The researchers — He Lipeng, Wang Yihan, Zhang Jiawen, and N Asokan — identify two failure modes behind this collapse. First, current defense methods are confined to recognizing specific attack patterns, rather than assessing whether the intent of every embedded instruction is relevant to the user task. Second, training-based defenses, which otherwise offer the strongest safety-utility trade-off, assemble their adversarial examples from a handful of hand-crafted templates, causing the defender to fail when faced with novel attack strategies.
RETA: A Task-Centric Defense
To address these gaps, the team proposes RETA (Reasoning-enabled Task Alignment). RETA is a training-based method that grounds defense decisions on the user tasks rather than attacker-controlled data. At each tool-output step, the defender undertakes chain-of-thought reasoning to verify that its actions are consistent with the user task. This shifts the focus from recognizing attack patterns to assessing alignment with legitimate business objectives.

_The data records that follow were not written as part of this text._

==> src/rtl/alu_pkg.sv <==
`default_nettype none
// ============================================================================
// Module      : alu_pkg
// Description : Shared types and constants for the ALU serial command path.
//               Holds the frame type, opcode set, error flag bit positions,
//               the CRC4 polynomial and small helper functions used by the
//               command receiver.
// Ports       : none (package)
// Revision    : 1.0  initial release
// ============================================================================
package alu_pkg;

  // Frame type carried in the bit after the start bit.
  typedef enum logic {
    CMD_DATA = 1'b0,
    CMD_CTL  = 1'b1
  } cmd_t;

  // Legal ALU opcodes; every other 3-bit value is rejected.
  typedef enum logic [2:0] {
    OP_AND = 3'b000,
    OP_OR  = 3'b001,
    OP_ADD = 3'b100,
    OP_SUB = 3'b101
  } op_t;

  // Bit positions inside err_flags.
  localparam int unsigned ERR_DATA = 2;
  localparam int unsigned ERR_CRC  = 1;
  localparam int unsigned ERR_OP   = 0;

  localparam logic [2:0] FLAG_DATA = 3'b001 << ERR_DATA;
  localparam logic [2:0] FLAG_CRC  = 3'b001 << ERR_CRC;
  localparam logic [2:0] FLAG_OP   = 3'b001 << ERR_OP;

  // x^4 + x + 1 with the implicit x^4 term dropped.
  localparam logic [3:0] CRC4_POLY = 4'b0011;

  // Frame geometry and packet length.
  localparam int unsigned FRAME_DATA_BITS = 8;
  localparam logic [3:0]  PKT_DATA_BYTES  = 4'd8;
  localparam logic [3:0]  PKT_CNT_MAX     = 4'd9;

  // One bit-serial CRC4 step, MSB-first.
  function automatic logic [3:0] crc4_step(input logic [3:0] crc, input logic d);
    logic fb;
    fb = crc[3] ^ d;
    return {crc[2:0], 1'b0} ^ (fb ? CRC4_POLY : 4'b0000);
  endfunction

  function automatic logic op_is_legal(input logic [2:0] op);
    case (op)
      OP_AND, OP_OR, OP_ADD, OP_SUB: return 1'b1;
      default:                       return 1'b0;
    endcase
  endfunction

endpackage : alu_pkg
`default_nettype wire

==> src/rtl/alu_frame_rx.sv <==
`default_nettype none
// ============================================================================
// Module      : alu_frame_rx
// Description : Bit-level receiver for 11-bit frames on the serial command
//               line: start(0), type, d[7]..d[0], stop(1), one bit per clk.
// Ports       : clk          - system clock, all sampling on posedge
//               rst_n        - asynchronous active-low reset
//               sin          - serial input, idle high
//               frame_valid  - strobe: stop bit sampled high on this edge
//               frame_err    - strobe: stop bit sampled low on this edge
//               frame_type   - type bit of the frame in flight (1 = CTL)
//               frame_byte   - assembled data byte of the frame in flight
//               bit_valid    - strobe: sin is a data bit of a DATA frame
//               bit_data     - the data bit accompanying bit_valid
// Revision    : 1.0  initial release
// ============================================================================
module alu_frame_rx
  import alu_pkg::*;
(
  input  logic       clk,
  input  logic       rst_n,
  input  logic       sin,
  output logic       frame_valid,
  output logic       frame_err,
  output logic       frame_type,
  output logic [7:0] frame_byte,
  output logic       bit_valid,
  output logic       bit_data
);

  typedef enum logic [1:0] {
    F_IDLE = 2'd0,
    F_TYPE = 2'd1,
    F_DATA = 2'd2,
    F_STOP = 2'd3
  } frame_state_t;

  frame_state_t r_state;
  logic [2:0]   r_bit_cnt;
  logic         r_type;
  logic [7:0]   r_byte;

  always_ff @(posedge clk or negedge rst_n) begin
    if (!rst_n) begin
      r_state   <= F_IDLE;
      r_bit_cnt <= 3'd0;
      r_type    <= 1'b0;
      r_byte    <= 8'h00;
    end else begin
      case (r_state)
        F_IDLE: begin
          if (!sin) begin
            r_state <= F_TYPE;
          end
        end
        F_TYPE: begin
          r_type    <= sin;
          r_bit_cnt <= 3'd0;
          r_state   <= F_DATA;
        end
        F_DATA: begin
          r_byte    <= {r_byte[6:0], sin};
          r_bit_cnt <= r_bit_cnt + 3'd1;
          if (r_bit_cnt == 3'(FRAME_DATA_BITS - 1)) begin
            r_state <= F_STOP;
          end
        end
        F_STOP: begin
          // Always back to IDLE so a start bit on the very next cycle is seen.
          r_state <= F_IDLE;
        end
        default: begin
          r_state <= F_IDLE;
        end
      endcase
    end
  end

  // The strobes are decoded from the registered state and the live sample so
  // the packet logic can act on the same edge that samples the stop bit;
  // that keeps the report one cycle after the final stop sample.
  assign frame_valid = (r_state == F_STOP) &&  sin;
  assign frame_err   = (r_state == F_STOP) && !sin;
  assign frame_type  = r_type;
  assign frame_byte  = r_byte;

  // Only DATA-frame payload feeds the running CRC; CTL bits are folded in
  // separately once the whole CTL byte is known.
  assign bit_valid   = (r_state == F_DATA) && (r_type == CMD_DATA);
  assign bit_data    = sin;

endmodule : alu_frame_rx
`default_nettype wire

==> src/rtl/alu_cmd_rx.sv <==
`default_nettype none
// ============================================================================
// Module      : alu_cmd_rx
// Description : Serial command receiver for the ALU. Collects 8 DATA bytes
//               and one CTL byte, checks framing, length, CRC4 and opcode,
//               then pulses either a validated command or an error code.
// Ports       : clk        - system clock
//               rst_n      - asynchronous active-low reset
//               sin        - serial command line, idle high
//               cmd_valid  - one-cycle pulse, cmd_a/cmd_b/cmd_op valid
//               cmd_a      - operand A (last four DATA bytes)
//               cmd_b      - operand B (first four DATA bytes)
//               cmd_op     - opcode from CTL[6:4]
//               err_valid  - one-cycle pulse, err_flags valid
//               err_flags  - {ERR_DATA, ERR_CRC, ERR_OP}, one-hot on error
// Revision    : 1.0  initial release
// ============================================================================
module alu_cmd_rx
  import alu_pkg::*;
(
  input  logic        clk,
  input  logic        rst_n,
  input  logic        sin,
  output logic        cmd_valid,
  output logic [31:0] cmd_a,
  output logic [31:0] cmd_b,
  output logic [2:0]  cmd_op,
  output logic        err_valid,
  output logic [2:0]  err_flags
);

  // --------------------------------------------------------------------------
  // Frame receiver
  // --------------------------------------------------------------------------
  logic       w_frame_valid;
  logic       w_frame_err;
  logic       w_frame_type;
  logic [7:0] w_frame_byte;
  logic       w_bit_valid;
  logic       w_bit_data;

  alu_frame_rx u_frame_rx (
    .clk         (clk),
    .rst_n       (rst_n),
    .sin         (sin),
    .frame_valid (w_frame_valid),
    .frame_err   (w_frame_err),
    .frame_type  (w_frame_type),
    .frame_byte  (w_frame_byte),
    .bit_valid   (w_bit_valid),
    .bit_data    (w_bit_data)
  );

  // --------------------------------------------------------------------------
  // Packet state
  // --------------------------------------------------------------------------
  // P_CHECK is the cycle in which the report pulse is on the outputs; the
  // checks themselves are evaluated on the edge that accepts the CTL frame.
  typedef enum logic [1:0] {
    P_IDLE    = 2'd0,
    P_COLLECT = 2'd1,
    P_CHECK   = 2'd2
  } pkt_state_t;

  pkt_state_t  r_state;
  logic [3:0]  r_byte_cnt;
  logic [3:0]  r_crc;
  logic [63:0] r_shift;

  logic       w_ctl_done;
  logic       w_data_done;
  logic [2:0] w_op;
  logic [3:0] w_crc_final;
  logic       w_err_data;
  logic       w_err_crc;
  logic       w_err_op;

  assign w_ctl_done  = w_frame_valid && (w_frame_type == CMD_CTL);
  assign w_data_done = w_frame_valid && (w_frame_type == CMD_DATA);
  assign w_op        = w_frame_byte[6:4];

  // Fold the constant-1 marker and the three opcode bits (MSB first) into
  // the CRC accumulated over the 64 operand bits.
  assign w_crc_final = crc4_step(crc4_step(crc4_step(crc4_step(
                         r_crc, 1'b1), w_op[2]), w_op[1]), w_op[0]);

  assign w_err_data  = (r_byte_cnt != PKT_DATA_BYTES) || w_frame_byte[7];
  assign w_err_crc   = (w_frame_byte[3:0] != w_crc_final);
  assign w_err_op    = !op_is_legal(w_op);

  always_ff @(posedge clk or negedge rst_n) begin
    if (!rst_n) begin
      r_state    <= P_IDLE;
      r_byte_cnt <= 4'd0;
      r_crc      <= 4'd0;
      r_shift    <= 64'd0;
      cmd_valid  <= 1'b0;
      cmd_a      <= 32'd0;
      cmd_b      <= 32'd0;
      cmd_op     <= 3'd0;
      err_valid  <= 1'b0;
      err_flags  <= 3'd0;
    end else begin
      cmd_valid <= 1'b0;
      err_valid <= 1'b0;

      // Bit strobes only occur inside a frame, never on a stop-bit edge, so
      // the clears below cannot collide with an accumulate.
      if (w_bit_valid) begin
        r_crc <= crc4_step(r_crc, w_bit_data);
      end

      if (w_frame_err) begin
        // Broken framing discards the packet whatever its progress.
        err_valid  <= 1'b1;
        err_flags  <= FLAG_DATA;
        r_byte_cnt <= 4'd0;
        r_crc      <= 4'd0;
        r_state    <= P_CHECK;
      end else if (w_ctl_done) begin
        r_byte_cnt <= 4'd0;
        r_crc      <= 4'd0;
        r_state    <= P_CHECK;
        if (w_err_data) begin
          err_valid <= 1'b1;
          err_flags <= FLAG_DATA;
        end else if (w_err_crc) begin
          err_valid <= 1'b1;
          err_flags <= FLAG_CRC;
        end else if (w_err_op) begin
          err_valid <= 1'b1;
          err_flags <= FLAG_OP;
        end else begin
          cmd_valid <= 1'b1;
          cmd_b     <= r_shift[63:32];
          cmd_a     <= r_shift[31:0];
          cmd_op    <= w_op;
        end
      end else if (w_data_done) begin
        r_shift <= {r_shift[55:0], w_frame_byte};
        // Saturating count still flags over-long packets without wrapping.
        if (r_byte_cnt != PKT_CNT_MAX) begin
          r_byte_cnt <= r_byte_cnt + 4'd1;
        end
        r_state <= P_COLLECT;
      end else if (r_state == P_CHECK) begin
        r_state <= P_IDLE;
      end
    end
  end

endmodule : alu_cmd_rx
`default_nettype wire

The system also leverages red-teaming: a simulated attacker synthesizes adversarial training data and receives a dictionary-learning diversity reward, achieving broad coverage of injection reformulation strategies. This prevents the narrow strategy distribution problem. The defender is optimized via multi-objective reinforcement learning, achieving a better safety-utility trade-off.
Quantified Results
RETA was evaluated across six black-box adaptive attacks. The results are summarized below:
| Attack Scenario | Attack Success Rate (Model A) | Attack Success Rate (Model B) |
|---|---|---|
| Attack 1 | <10% | <10% |
| Attack 2 | <10% | <10% |
| Attack 3 | <10% | <10% |
| Attack 4 | <10% | <10% |
| Attack 5 | <10% | <10% |
| Attack 6 | <10% | <10% |
| Average | 2.92% | 3.75% |
According to the paper, RETA keeps every per-attack ASR below 10%, with average success rates of 2.92% on the first target model and 3.75% on the second. Importantly, the system preserves most utility under attack and on clean inputs.

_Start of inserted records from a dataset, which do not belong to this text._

**config.mk**
```make
export PLATFORM = sky130hd
export DESIGN_NAME = wb_arbiter_2m
export DESIGN_NICKNAME = d
export VERILOG_FILES = /design/src/rtl/wb_arbiter_2m.sv
export SDC_FILE = /design/constraint.sdc
export NUM_CORES = 1
export LEC_CHECK = 0
export ABC_AREA = 1
export BUFFER_PORTS_ARGS = -buffer_cell sky130_fd_sc_hd__buf_2
export CAP_MARGIN = 10
export CORE_AREA = 2 2 123 125
export DETAILED_ROUTE_END_ITERATION = 6
export DIE_AREA = 0 0 125 127
export PLACE_DENSITY_LB_ADDON = 0.15
export REMOVE_ABC_BUFFERS = 1
export SLEW_MARGIN = 20
export SYNTH_ARGS = -nofsm -noshare
export SYNTH_HDL_FRONTEND = slang
export SYNTH_SLANG_ARGS = --single-unit
```
**constraint.sdc**
```tcl
create_clock -name clk -period 2.3 [get_ports clk]
set_clock_uncertainty 0.15 [all_clocks]
set_input_delay 0.46 -clock clk [delete_from_list [all_inputs] [get_ports clk]]
set_output_delay 0.46 -clock clk [all_outputs]
set_load 0.02 [all_outputs]
```
**src/rtl/wb_arbiter_2m.sv**
```systemverilog
// Two-master to one-slave Wishbone arbiter: round-robin grant held for the whole
// bus cycle, plus a watchdog that errors out a master whose access is never acked.
module wb_arbiter_2m #(
  parameter int unsigned TIMEOUT = 255,
  parameter int unsigned TO_W    = 8
) (
  input  logic        clk,
  input  logic        rst,
  input  logic [31:0] m0_adr_i,
  input  logic [31:0] m0_dat_i,
  input  logic        m0_we_i,
  input  logic [3:0]  m0_sel_i,
  input  logic        m0_stb_i,
  input  logic        m0_cyc_i,
  output logic [31:0] m0_dat_o,
  output logic        m0_ack_o,
  output logic        m0_err_o,
  input  logic [31:0] m1_adr_i,
  input  logic [31:0] m1_dat_i,
  input  logic        m1_we_i,
  input  logic [3:0]  m1_sel_i,
  input  logic        m1_stb_i,
  input  logic        m1_cyc_i,
  output logic [31:0] m1_dat_o,
  output logic        m1_ack_o,
  output logic        m1_err_o,
  output logic [31:0] s_adr_o,
  output logic [31:0] s_dat_o,
  output logic        s_we_o,
  output logic [3:0]  s_sel_o,
  output logic        s_stb_o,
  output logic        s_cyc_o,
  input  logic [31:0] s_dat_i,
  input  logic        s_ack_i,
  output logic [1:0]  gnt_o
);

  typedef enum logic [1:0] {IDLE, G0, G1} state_e;

  localparam logic            WD_EN = (TIMEOUT != 0);
  localparam logic [TO_W-1:0] TERM  = WD_EN ? TO_W'(TIMEOUT - 1) : '0;

  state_e          state_q, state_d;
  logic            last_q, last_d;   // 1: m1 was the last owner
  logic [TO_W-1:0] cnt_q, cnt_d;
  logic            err_q, err_d;

  always_comb begin
    state_d = state_q;
    last_d  = last_q;
    case (state_q)
      IDLE: begin
        if (m0_cyc_i && (!m1_cyc_i || last_q)) state_d = G0;
        else if (m1_cyc_i)                     state_d = G1;
      end
      G0: begin
        if (!m0_cyc_i) begin
          last_d  = 1'b0;
          state_d = m1_cyc_i ? G1 : IDLE;
        end
      end
      G1: begin
        if (!m1_cyc_i) begin
          last_d  = 1'b1;
          state_d = m0_cyc_i ? G0 : IDLE;
        end
      end
      default: state_d = IDLE;
    endcase
  end

  always_comb begin
    s_adr_o  = '0;
    s_dat_o  = '0;
    s_we_o   = 1'b0;
    s_sel_o  = '0;
    s_stb_o  = 1'b0;
    s_cyc_o  = 1'b0;
    gnt_o    = 2'b00;
    m0_ack_o = 1'b0;
    m0_err_o = 1'b0;
    m1_ack_o = 1'b0;
    m1_err_o = 1'b0;
    m0_dat_o = s_dat_i;
    m1_dat_o = s_dat_i;
    case (state_q)
      G0: begin
        gnt_o    = 2'b01;
        s_adr_o  = m0_adr_i;
        s_dat_o  = m0_dat_i;
        s_we_o   = m0_we_i;
        s_sel_o  = m0_sel_i;
        s_stb_o  = m0_stb_i & ~err_q;
        s_cyc_o  = m0_cyc_i;
        m0_ack_o = s_ack_i;
        m0_err_o = err_q;
      end
      G1: begin
        gnt_o    = 2'b10;
        s_adr_o  = m1_adr_i;
        s_dat_o  = m1_dat_i;
        s_we_o   = m1_we_i;
        s_sel_o  = m1_sel_i;
        s_stb_o  = m1_stb_i & ~err_q;
        s_cyc_o  = m1_cyc_i;
        m1_ack_o = s_ack_i;
        m1_err_o = err_q;
      end
      default: ;
    endcase
  end

  // err_q is only raised while the grant is unchanged, so it always belongs to the current owner
  always_comb begin
    cnt_d = '0;
    err_d = 1'b0;
    if (WD_EN && (state_q != IDLE) && (state_d == state_q) && s_stb_o && !s_ack_i) begin
      if (cnt_q == TERM) err_d = 1'b1;
      else               cnt_d = cnt_q + TO_W'(1);
    end
  end

  always_ff @(posedge clk or negedge rst) begin
    if (!rst) begin
      state_q <= IDLE;
      last_q  <= 1'b1;
      cnt_q   <= '0;
      err_q   <= 1'b0;
    end else begin
      state_q <= state_d;
      last_q  <= last_d;
      cnt_q   <= cnt_d;
      err_q   <= err_d;
    end
  end

endmodule
```
==> metrics.md <==
| Metric | Value |
|---|---|
| Top area cells in the synthesized netlist | nand2_1 (26%), buf_4 (20%), a21oi_1 (15%) |
| Met3 GRT Util | roughly a tenth |
| Core Rows | 44 |
| Gr ovfl total | 0 |
| Post-Route WL | 19.3 mm |
| Yosys top cell by area | nand2_1 |
| Largest net degree at the start of global routing | 27 |
| Post-route insts no fill | 774 |
| Multi-input gate area | 1720 µm² |
| TritonCTS clock tree | done |
| Worst setup margin | -0.0383 ns |
| Detail Placement HPWL | around 15 mm |
| FF+latch count, synth | 12 |
| Power Internal | around 2.7 mW |
| GP Congestion | a little under 1 |
| Fill cells | around 1,600 |
| Number of vias per cell | between 4 and 5 |
| Comb power frac | around nine tenths |
| Synth Area per Inst | approximately 5.7 µm² |
| H-tree Lvls | 1 |
| Hold WC Path Type | reg2reg |
| Num CTS Buffers | 3 |
| Clock Latency Late Sink | ~0.24 ns |
| Final Slew Violations | 0 |
| Crit Path Class | reg2out |
| Drt drc | 0 |
| Setup TNS | -0.0404 ns |
| Met2 Resource Use GR | between 40% and 50% |
| Clk sink count | 12 |
| Core area | 14,400 µm² |
| Initial Util | 16.3% |
| Sw Pwr | around 2.9 mW |
| Bufs on Longest Clock Path | 2 |
| Area Overhead vs Synth | 89.2% |
| Design Power | 5.52 mW |
| Yosys top cell area share | a little over a quarter |
| Hold endpoint | last_q |
| Worst-Margin Slew | between 0.4 and 0.5 ns |
| Fin crit period | between 2 and 2.5 ns |
| Slew headroom | a little over two thirds |
| Initial drt markers | ~160 |
| Critical R2R Capture | cnt_q[3] |
| WHS Path Cells | 1 |
| R2r setup slk | 0.15 ns |
| Busiest grt layer | met2 |
| Crit. Startpoint | state_q[0] |
| Antenna diodes | 0 |
| Ys Warns | 0 |
| DR WL/cell | around 25 µm |
| Boundary pin count | between 300 and 400 |
| Post-Syn Area | 2350 µm² |
| Status | complete, but fails checks |
| Worst-path clk slew | around 0.040 ns |
| Horiz. Die Dim | between 100 and 150 µm |
| Reg power frac | about 4.8% |
| Met1 GRT Util | about 17% |
| R2R Path Start | state_q[1] |
| Vias in the first global route | between 3,000 and 4,000 |
| Crit. End Element | output port |
| FF+latch area | between 300 and 400 µm² |
| Hold Slack | 0.432 ns |
| RSZ-0062 raised after global routing | true |
| Place WS | ~0.083 ns |
| IO Port Bufs | around 220 |
| Most frequent cells in the layout | buf_2 (152), nand2_1 (150), buf_4 (62), a21oi_2 (44), buf_6 (27) |
| P per Cell Area | roughly 1200 nW/µm² |
| First-pass GRT wire length | between 20 and 25 mm |
| Failing checks | setup timing |
| CP Launch Type | flop |
| Worst R2R Path Depth | 12 |
| Share of layout cells above drive strength 1 | between 60 and 70% |
| Clock share of power | around 6% |
| Commonest non-fill, non-tap cell in the layout | buf_2 |
| Lkg Pwr | about 2.1 nW |
| FMAX | about 430 MHz |
| Height of the chip | 127 µm |
| WP data required | 1.69 ns |
| Post-Synthesis Cells | just over 400 |
| Peak VDD IR | about 430 µV |
| Pre-antenna DRT Iters | 7 |
| Die area | between 15,000 and 20,000 µm² |
| Initial antenna violation count | 1 |
| CP arrival | between 1.5 and 2 ns |
| Clock root cell | clkbuf_16 |
| Final period util | 102% |
| Worst min-delay path startpoint | last_q |
| Cells after DPL | 746 |
| Vias | approximately 3,600 |
| Layout Nets | 776 |
| Sequential share of the synthesized area | between 10% and 20% |
| Highest net fanout along the worst path | 8 |
| Final Hold Vio Count | 0 |
| Number of nets with antenna violations after routing | 0 |
| Setup Viol. Count Final | 2 |
| Netlist cell types | 26 |
| Switching share of total power | 51.8% |
| Max Cap Viol | 0 |
| Overall global routing resource usage | between 20% and 30% |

"Across six black-box adaptive attacks, RETA keeps every per-attack ASR below 10%, with average ASR of 2.92% and 3.75% on the two target models, while preserving most utility under attack and on clean inputs."
Implications for Enterprise AI Deployments
For CTOs and technology leaders deploying LLM agents in supply chain or logistics contexts, this research highlights a critical security evolution. Existing defenses that rely on pattern recognition are brittle against adaptive adversaries. RETA's task-alignment approach offers a more robust foundation, particularly for systems that retrieve and act on third-party data — such as supplier documents, shipping manifests, or trade compliance databases. The ability to maintain low attack success rates while preserving utility means enterprises can confidently integrate AI agents without compromising operational integrity or security.